Don’t Forget About Your Hot Dog
By Sarah Trimble, DVM
What better way to spend the summer than outdoors with your best canine friend? Although the exercise that comes with the warm weather can be great for the health of our furry companions, it is important to monitor our pets closely when out in the heat during these months. “Heat stroke” is a term used to describe hyperthermia or a dangerously increased body temperature. Although a severe fever can lead to this, it is typically associated with environmental factors.
With only a few sweat glands in their footpads, dogs are not able to regulate their body temperature by sweating as easily as humans. In fact, their primary way of “cooling down” is through the act of panting. A dog’s temperature can raise at an alarming amount in a matter of minutes. This could be secondary to outdoor temperatures, decreased water access, poor ventilation (i.e. some dog houses), prolonged hair dryer exposure, increased humidity, vigorous exercise, etc. Brachycephalic breeds, or flat-faced breeds (such as pugs, boxers, Boston terriers, English bulldogs, or French bulldogs), are at an increased risk for “heat stroke” and may develop clinical signs with even slight increases in temperature or humidity. Symptoms may include abnormally colored, dry/sticky gums, an increased breathing rate, and lethargy progressing to bruising, seizures, and organ failure.

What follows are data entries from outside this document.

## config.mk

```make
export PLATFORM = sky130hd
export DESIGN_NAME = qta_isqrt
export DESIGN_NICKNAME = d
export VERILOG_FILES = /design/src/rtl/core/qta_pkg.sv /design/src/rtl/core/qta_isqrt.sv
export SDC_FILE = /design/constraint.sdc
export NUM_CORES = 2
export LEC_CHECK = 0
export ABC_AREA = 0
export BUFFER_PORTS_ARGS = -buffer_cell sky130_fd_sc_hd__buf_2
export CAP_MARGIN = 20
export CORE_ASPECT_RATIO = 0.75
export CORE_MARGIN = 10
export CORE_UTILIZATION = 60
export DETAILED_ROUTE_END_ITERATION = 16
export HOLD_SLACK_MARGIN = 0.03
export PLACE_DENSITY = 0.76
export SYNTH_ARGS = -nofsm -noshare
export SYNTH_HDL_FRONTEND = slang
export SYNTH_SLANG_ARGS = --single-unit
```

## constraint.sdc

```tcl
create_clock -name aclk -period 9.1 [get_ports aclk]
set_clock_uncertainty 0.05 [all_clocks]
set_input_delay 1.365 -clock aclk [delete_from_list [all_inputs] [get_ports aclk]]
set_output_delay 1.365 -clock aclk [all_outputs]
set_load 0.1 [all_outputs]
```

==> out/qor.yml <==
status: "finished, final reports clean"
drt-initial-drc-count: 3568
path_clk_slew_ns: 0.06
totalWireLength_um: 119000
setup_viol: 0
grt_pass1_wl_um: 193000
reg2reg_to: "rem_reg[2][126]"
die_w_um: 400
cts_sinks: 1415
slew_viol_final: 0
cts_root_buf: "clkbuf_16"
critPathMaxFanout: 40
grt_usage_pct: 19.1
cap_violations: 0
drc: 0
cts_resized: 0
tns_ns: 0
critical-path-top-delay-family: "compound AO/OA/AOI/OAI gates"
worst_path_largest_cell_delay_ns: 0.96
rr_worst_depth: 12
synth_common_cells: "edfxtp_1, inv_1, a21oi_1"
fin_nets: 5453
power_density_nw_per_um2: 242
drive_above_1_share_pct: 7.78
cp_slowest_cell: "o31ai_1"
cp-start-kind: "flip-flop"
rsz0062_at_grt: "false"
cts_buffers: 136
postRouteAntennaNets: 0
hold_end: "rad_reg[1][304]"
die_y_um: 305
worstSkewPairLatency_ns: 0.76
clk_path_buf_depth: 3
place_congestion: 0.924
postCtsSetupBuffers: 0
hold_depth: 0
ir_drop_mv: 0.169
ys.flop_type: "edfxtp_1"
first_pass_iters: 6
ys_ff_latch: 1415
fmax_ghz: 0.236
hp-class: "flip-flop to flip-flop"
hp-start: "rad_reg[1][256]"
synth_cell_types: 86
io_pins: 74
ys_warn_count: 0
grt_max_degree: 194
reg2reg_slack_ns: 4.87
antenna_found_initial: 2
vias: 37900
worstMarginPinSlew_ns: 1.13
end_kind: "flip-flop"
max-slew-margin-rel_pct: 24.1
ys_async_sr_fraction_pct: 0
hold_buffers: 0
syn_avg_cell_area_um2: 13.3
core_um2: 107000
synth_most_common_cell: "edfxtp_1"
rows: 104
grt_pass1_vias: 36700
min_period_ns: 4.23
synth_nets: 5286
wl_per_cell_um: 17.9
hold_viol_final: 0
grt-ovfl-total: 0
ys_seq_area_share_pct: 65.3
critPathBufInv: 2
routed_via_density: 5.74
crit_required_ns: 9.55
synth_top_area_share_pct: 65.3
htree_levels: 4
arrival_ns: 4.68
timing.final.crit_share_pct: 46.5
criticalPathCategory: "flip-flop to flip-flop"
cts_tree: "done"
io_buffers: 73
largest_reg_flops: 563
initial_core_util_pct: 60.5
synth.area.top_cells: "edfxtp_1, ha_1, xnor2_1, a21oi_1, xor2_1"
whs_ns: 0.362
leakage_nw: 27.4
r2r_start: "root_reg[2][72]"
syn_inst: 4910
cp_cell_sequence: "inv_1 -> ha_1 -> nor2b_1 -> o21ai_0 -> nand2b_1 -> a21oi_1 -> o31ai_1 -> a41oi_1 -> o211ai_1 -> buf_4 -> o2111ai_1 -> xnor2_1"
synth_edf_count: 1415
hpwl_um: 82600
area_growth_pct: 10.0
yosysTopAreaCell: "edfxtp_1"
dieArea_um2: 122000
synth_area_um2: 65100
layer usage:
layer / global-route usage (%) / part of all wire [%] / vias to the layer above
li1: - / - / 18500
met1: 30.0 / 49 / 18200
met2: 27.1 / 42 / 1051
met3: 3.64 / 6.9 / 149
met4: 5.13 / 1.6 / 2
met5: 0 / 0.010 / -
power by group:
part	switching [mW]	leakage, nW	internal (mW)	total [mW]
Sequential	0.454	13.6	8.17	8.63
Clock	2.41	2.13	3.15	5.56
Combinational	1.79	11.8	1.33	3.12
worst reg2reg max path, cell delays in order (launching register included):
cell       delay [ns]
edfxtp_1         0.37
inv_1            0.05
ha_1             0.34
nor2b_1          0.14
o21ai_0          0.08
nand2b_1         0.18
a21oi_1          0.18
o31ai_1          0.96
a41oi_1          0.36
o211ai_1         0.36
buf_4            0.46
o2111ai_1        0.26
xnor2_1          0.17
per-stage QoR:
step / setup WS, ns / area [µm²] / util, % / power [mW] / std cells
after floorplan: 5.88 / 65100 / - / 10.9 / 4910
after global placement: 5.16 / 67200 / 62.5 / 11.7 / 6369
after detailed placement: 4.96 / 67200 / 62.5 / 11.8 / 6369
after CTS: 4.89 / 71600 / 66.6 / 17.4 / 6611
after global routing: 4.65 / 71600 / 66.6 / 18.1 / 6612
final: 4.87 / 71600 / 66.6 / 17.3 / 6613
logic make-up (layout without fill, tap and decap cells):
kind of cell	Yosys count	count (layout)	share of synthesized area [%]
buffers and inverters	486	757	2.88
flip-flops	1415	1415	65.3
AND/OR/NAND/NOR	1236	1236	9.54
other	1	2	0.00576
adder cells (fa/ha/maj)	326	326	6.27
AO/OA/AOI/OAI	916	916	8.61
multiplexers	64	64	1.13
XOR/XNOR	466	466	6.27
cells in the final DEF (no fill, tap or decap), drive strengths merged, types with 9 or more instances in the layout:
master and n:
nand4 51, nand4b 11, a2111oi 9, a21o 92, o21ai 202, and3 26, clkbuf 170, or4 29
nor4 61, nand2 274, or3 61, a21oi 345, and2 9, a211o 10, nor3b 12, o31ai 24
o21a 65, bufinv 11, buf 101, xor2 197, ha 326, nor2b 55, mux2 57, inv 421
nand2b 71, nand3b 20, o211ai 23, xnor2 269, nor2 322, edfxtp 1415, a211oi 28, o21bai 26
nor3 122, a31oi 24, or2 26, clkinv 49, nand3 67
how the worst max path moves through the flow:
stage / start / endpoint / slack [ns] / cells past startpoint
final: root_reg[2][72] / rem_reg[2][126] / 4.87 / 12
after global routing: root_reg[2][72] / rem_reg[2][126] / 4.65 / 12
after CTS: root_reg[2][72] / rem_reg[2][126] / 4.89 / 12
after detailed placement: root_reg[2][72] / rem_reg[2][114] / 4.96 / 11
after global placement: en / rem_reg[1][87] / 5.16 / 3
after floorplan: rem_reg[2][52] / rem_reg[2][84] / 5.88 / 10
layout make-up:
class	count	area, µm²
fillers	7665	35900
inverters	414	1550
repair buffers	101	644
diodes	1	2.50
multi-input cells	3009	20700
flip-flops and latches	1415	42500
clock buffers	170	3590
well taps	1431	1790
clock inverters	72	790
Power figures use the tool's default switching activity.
<file path="src/rtl/core/qta_pkg.sv">
// Shared types, stage counts and angle constants of the quaternion to axis-angle pipeline.
package qta_pkg;

    localparam int SQRT_STEPS   = 24;
    localparam int CORDIC_STEPS = 16;
    localparam int DIV_BITS     = 17;
    localparam int RAD_W        = 48;
    localparam int ROOT_W       = 24;
    localparam int XW           = 27;
    localparam int ZW           = 26;
    // Multiply stage, square-root steps, CORDIC set-up, rotations and clamp.
    localparam int PIPE_DEPTH   = 1 + SQRT_STEPS + 1 + CORDIC_STEPS + 1;

    localparam logic signed [ZW-1:0] HALF_TURN_Q16    = 26'sd11796480;
    localparam logic signed [ZW-1:0] QUARTER_TURN_Q16 = 26'sd5898240;

    typedef logic signed [ZW-1:0] angle_acc_t;

    typedef struct packed {
        logic signed [15:0] w;
        logic signed [15:0] x;
        logic signed [15:0] y;
        logic signed [15:0] z;
    } qta_quat_t;

    typedef struct packed {
        logic signed [15:0] axis_x;
        logic signed [15:0] axis_y;
        logic signed [15:0] axis_z;
        logic [15:0]        angle_deg;
    } qta_result_t;

    // atan(2^-i) in degrees, scaled by 2^16 and rounded.
    function automatic angle_acc_t atan_deg(input logic [3:0] idx);
        angle_acc_t r;
        case (idx)
            4'd0:    r = 26'sd2949120;
            4'd1:    r = 26'sd1740967;
            4'd2:    r = 26'sd919879;
            4'd3:    r = 26'sd466945;
            4'd4:    r = 26'sd234379;
            4'd5:    r = 26'sd117304;
            4'd6:    r = 26'sd58666;
            4'd7:    r = 26'sd29335;
            4'd8:    r = 26'sd14668;
            4'd9:    r = 26'sd7334;
            4'd10:   r = 26'sd3667;
            4'd11:   r = 26'sd1833;
            4'd12:   r = 26'sd917;
            4'd13:   r = 26'sd458;
            4'd14:   r = 26'sd229;
            default: r = 26'sd115;
        endcase
        return r;
    endfunction

endpackage

</file>
<file path="src/rtl/core/qta_div.sv">
// Restoring divider pipeline for one axis component, rounded and saturated to Q1.15.
module qta_div
    import qta_pkg::*;
(
    input  logic               aclk,
    input  logic               en,
    input  logic signed [15:0] c,
    input  logic [ROOT_W-1:0]  s,
    output logic signed [15:0] q
);

    logic                neg_reg  [0:DIV_BITS];
    logic                zero_reg [0:DIV_BITS];
    logic                ovf_reg  [0:DIV_BITS];
    logic [ROOT_W-1:0]   s_reg    [0:DIV_BITS];
    logic [ROOT_W-1:0]   rem_reg  [0:DIV_BITS];
    logic [DIV_BITS-1:0] low_reg  [0:DIV_BITS];
    logic [DIV_BITS-1:0] quo_reg  [0:DIV_BITS];

    logic [15:0] mag;
    logic [38:0] num;

    // The numerator is mag * 2^23 + s / 2; the half divisor never reaches bit 23.
    assign mag = c[15] ? 16'(-c) : c;
    assign num = {mag, s[ROOT_W-1:1]};

    always_ff @(posedge aclk) begin
        if (en) begin
            neg_reg[0]  <= c[15];
            zero_reg[0] <= (s == '0);
            ovf_reg[0]  <= ({2'b00, num[38:17]} >= s);
            s_reg[0]    <= s;
            rem_reg[0]  <= {2'b00, num[38:17]};
            low_reg[0]  <= num[16:0];
            quo_reg[0]  <= '0;
        end
    end

    for (genvar j = 0; j < DIV_BITS; j++) begin : g_bit
        logic [ROOT_W:0] rs;
        logic            ge;

        assign rs = {rem_reg[j], low_reg[j][DIV_BITS-1]};
        assign ge = (rs >= {1'b0, s_reg[j]});

        always_ff @(posedge aclk) begin
            if (en) begin
                neg_reg[j+1]  <= neg_reg[j];
                zero_reg[j+1] <= zero_reg[j];
                ovf_reg[j+1]  <= ovf_reg[j];
                s_reg[j+1]    <= s_reg[j];
                rem_reg[j+1]  <= ge ? ROOT_W'(rs - {1'b0, s_reg[j]}) : rs[ROOT_W-1:0];
                low_reg[j+1]  <= {low_reg[j][DIV_BITS-2:0], 1'b0};
                quo_reg[j+1]  <= {quo_reg[j][DIV_BITS-2:0], ge};
            end
        end
    end

    logic [DIV_BITS-1:0] quo;

    assign quo = quo_reg[DIV_BITS];

    always_comb begin
        if (zero_reg[DIV_BITS]) begin
            q = '0;
        end else if (neg_reg[DIV_BITS]) begin
            if (ovf_reg[DIV_BITS] || quo > 17'd32768) begin
                q = 16'sh8000;
            end else begin
                q = 16'(-quo[15:0]);
            end
        end else begin
            if (ovf_reg[DIV_BITS] || quo > 17'd32767) begin
                q = 16'sh7fff;
            end else begin
                q = quo[15:0];
            end
        end
    end

endmodule
</file>
<file path="config.mk">
export PLATFORM = sky130hd
export DESIGN_NAME = qta_div
export DESIGN_NICKNAME = d
export VERILOG_FILES = /design/src/rtl/core/qta_pkg.sv /design/src/rtl/core/qta_div.sv
export SDC_FILE = /design/constraint.sdc
export NUM_CORES = 2
export LEC_CHECK = 0
export ABC_AREA = 1
export BUFFER_PORTS_ARGS = -buffer_cell sky130_fd_sc_hd__buf_2
export CORE_AREA = 5 5 429 431
export CTS_CLUSTER_DIAMETER = 30
export DETAILED_ROUTE_END_ITERATION = 10
export DIE_AREA = 0 0 434 436
export GPL_TIMING_DRIVEN = 0
export HOLD_SLACK_MARGIN = 0.06
export MAX_ROUTING_LAYER = met4
export PLACE_DENSITY = 0.61
export SYNTH_ARGS = -nofsm -noshare
export SYNTH_HDL_FRONTEND = slang
export SYNTH_SLANG_ARGS = --single-unit
</file>
<file path="constraint.sdc">
create_clock -name aclk -period 2.31 [get_ports aclk]
set_input_delay 0.1155 -clock aclk [delete_from_list [all_inputs] [get_ports aclk]]
set_output_delay 0.1155 -clock aclk [all_outputs]
set_load 0.05 [all_outputs]
</file>
==> flow_summary_export.csv <==
group,metric,value,unit
status,outcome,"finished with violations",
status,violations,"hold timing, setup timing",
synthesis,synth_most_common_cell,"nand2_1",
power,power_density,1320,nW/um^2
synthesis,ys_seq_area_share,43.8,%
die,pin_count,58,
synthesis,synth_ff_type,"edfxtp_1",
placed_design,dp.cells,11600,
worst_setup_path,cp-startpoint,"quo_reg[17][4]",
timing,final.setup.tns,-9570,ps
route,post_drt_wl_per_cell,17.8,um
synthesis,syn-num-nets,9625,
die,rows,156,
synthesis,ys_ff_latch,1015,
worst_setup_path,r2r_end,"rem_reg[2][3]",
synthesis,netlist.area_leader.share,43.8,%
route,drt-initial-drc-count,4997,
power,p_leak,46.4,nW
route,wl,227000,um
synthesis,avgSynthCellArea,7.62,sq um
route,drt-pass1-iter-count,5,
worst_setup_path,cp-endpoint,"q[9]",
timing,setup_viol,44,
clocking,clk_pin_slew,50,ps
worst_setup_path,critPathRequiredTime,2190,ps
timing,finalHoldViolCount,83,
layout,largest_reg_flops,401,
placed_design,place.port_buffers,57,
global_routing,grt_pass1_vias,58400,
timing,fin_crit_sh,127,%
synthesis,synth-edff-count,1015,
route,via_per_inst,4.93,
power,p_int,0.0739,W
timing,rsz0062_at_grt,"yes",
timing,slew_headroom,50.3,%
route,vias,62900,
layout,nets,10700,
worst_setup_path,worst_setup_path_end_kind,"output pin",
hold_path,hold_class,"in2reg",
worst_setup_path,r2r-start,"s_reg[1][13]",
layout,final_cell_area,95700,sq um
clocking,cts_tree,"done",
global_routing,grt_max_degree,132,
global_routing,grt_pass1_wl,333000,um
global_routing,antenna_found_initial,6,
global_routing,grt-ovfl-total,0,
clocking,h-tree-depth,4,
layout,syn2layout_area_growth,37.5,%
placed_design,dpl-instance-area,73100,sq um
synthesis,synth_area,69600,sq um
clocking,clock_latency,870,ps
layout,fin_cells,12700,
die,die_h,436,um
clocking,cts.sinks,1015,
worst_setup_path,crit_fanout,5,
timing,slew_violations,0,
die,initial_core_util,38.7,%
placed_design,place_congestion,0.956,
die,dieArea,189000,sq um
clocking,cts-buffers-inserted,227,
synthesis,synth_common_cells,"3,563 x nand2_1, 1,882 x inv_1, 1,015 x edfxtp_1, 525 x nor2_1, 464 x nand4_1",
die,die_w,434,um
synthesis,ys_async_sr_fraction,0,%
placed_design,dpl.hpwl,169000,um
worst_setup_path,criticalPathCategory,"reg2out",
synthesis,yosys.area.top_type,"edfxtp_1",
route,remaining_drc_errors,0,
route,final_antenna_net_count,0,
power,combinationalPowerShare,49.1,%
timing,fin_hold_ws,-250,ps
run,cap_violations,0,
power,peakVddDrop,0.000832,V
timing,clock-skew-final,84.2,ps
worst_setup_path,r2r_cells,13,
worst_setup_path,crit_arrival,2820,ps
die,core,180000,sq um
power,netSwitchingPower,0.0522,W
synthesis,synth_area_leaders,"edfxtp_1 44%, nand2_1 19%, inv_1 10%, ha_1 7.8%, nand4_1 4.2%",
synthesis,synthDistinctLibCells,44,
layout,drive_above_1_share,25.5,%
synthesis,yosysWarnings,0,
timing,tightest_slew,745,ps
worst_setup_path,r2r_slack,-40,ps
synthesis,synth_cells,9135,
power,clockPowerShare,26.4,%
global_routing,grtUsageTotal,23.2,%
timing,timing.final.ws_setup,-624,ps
clocking,cts_root_buf,"clkbuf_16",
timing,max_freq,0.341,GHz
timing,min_period,2930,ps
clocking,cts_buffer_depth,3,
worst_setup_path,setup.worst_path.start_class,"flop",
power,p_sw_share,41.4,%
power,p_seq_share,24.5,%
-- metal layers --
| layer | track usage, % | routed length [um] | up-vias |
|---|---|---|---|
| met2 | 36.9 | 107000 | 1885 |
| met4 | 7.19 | 6540 | 0 |
| met1 | 31.0 | 101000 | 29500 |
| met5 | - | 0 | - |
| met3 | 2.96 | 12500 | 376 |
| li1 | - | - | 31200 |
-- critical path, stage by stage, from the launching register on --
cell      delay [ps]
edfxtp_1         460
inv_2            100
nand4_1          190
nor2_4           160
nand4_1          110
nand2_2          100
nand2_2           60
nand2_2           70
nand2_2           70
buf_8            160
nor2_4           260
buf_8            190
-- timing repair --
action                     in CTS  in global routing
pin swaps                     157                342
setup endpoints to repair     417                685
hold buffers                   79                  1
buffers inserted              340                314
cloned                          9                 17
hold endpoints to repair      126                 86
gates resized for setup       754               1130
-- kinds of logic (layout without fill, tap and decap cells) --
kind of cell | after synthesis | after routing | synth area share (%)
xor gates and xnor gates | 210 | 210 | 2.64
DFF | 1015 | 1015 | 43.8
and+or+nand+nor | 5167 | 5167 | 31.7
other | 0 | 1 | 0
AOI/OAI and AO/OA | 246 | 246 | 2.11
buffers and inverters | 2049 | 3292 | 11.5
adders and majority gates | 448 | 448 | 8.23
-- final cells by class --
cell class	count	area, sq um
clock buffers	248	5760
inverters	1918	7200
diodes	1	2.50
repair buffers	820	7170
fillers	16400	84100
clock inverters	181	2360
plain buffers	125	1230
well taps	2370	2970
flip-flops and latches	1015	30500
multi-input cells	6071	38500
-- how the worst min path moves through the flow --
stage	slack [ps]	cells after the start	to	startpoint
6_report	-250	1	s_reg[6][18]	en
5_1_grt	-270	1	rem_reg[6][17]	en
4_1_cts	-220	1	s_reg[6][18]	en
3_5_place_dp	320	1	low_reg[0][15]	s[16]
3_3_place_gp	320	1	low_reg[0][15]	s[16]
2_1_floorplan	210	0	low_reg[0][0]	s[1]
-- power by group through the flow --
stage	registers, W	logic, W	clock network, W
CTS	0.0304	0.0523	0.0339
finish	0.0309	0.0620	0.0333
detailed placement	0.0302	0.0459	0
global placement	0.0308	0.0457	0
floorplan	0.0282	0.0334	0
global route	0.0312	0.0681	0.0350
-- through the flow --
stage / power (W) / hold WS, ps / utilization (%) / setup WS [ps]
floorplan: 0.0616 / 214 / - / 54.3
finish: 0.126 / -250 / 53.2 / -624
CTS: 0.117 / -218 / 49.3 / -754
detailed placement: 0.0762 / 321 / 40.7 / -897
global placement: 0.0765 / 322 / 40.5 / -15080
global route: 0.134 / -268 / 53.2 / -795
-- placed cells by master (no fill, tap or decap), types with 20 or more instances in the layout --
master            n
clkinv_4         23
ha_1             90
nor2_4           70
clkbuf_16       240
nand3_4          59
nand2_1        3115
inv_2           222
nand4_1         464
clkinv_1         30
xor2_1          188
nor2_2           81
buf_2            57
clkbuf_1         24
buf_6            76
ha_4            318
inv_6            24
nand2_2         364
xnor2_1          20
inv_1          1693
nand3_1         358
clkinvlp_4       23
bufinv_16        36
buf_4           638
nand3_2          40
nand2_4          83
ha_2             24
a21oi_1         150
edfxtp_1       1015
nor3_4           29
clkinv_2         27
nor2_1          396
buf_8            32
nand3b_1         29
dlygate4sd3_1    79
Power figures use the tool's default switching activity.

Heat stroke (hyperthermia) is a medical emergency requiring immediate veterinary care. If you suspect a hyperthermic episode, it is important to keep a steady stream of cool air on your canine friend while heading straight to the veterinary hospital, where stabilization, diagnostics, and IV fluids will likely be recommended. Prognosis is highly dependent on the severity of the episode and how quickly intervention is pursued. The summer can be a great time to enjoy outdoor activities with your beloved companion, but make sure to take precautions to “beat the heat” and remember that your pet may overheat much faster than you!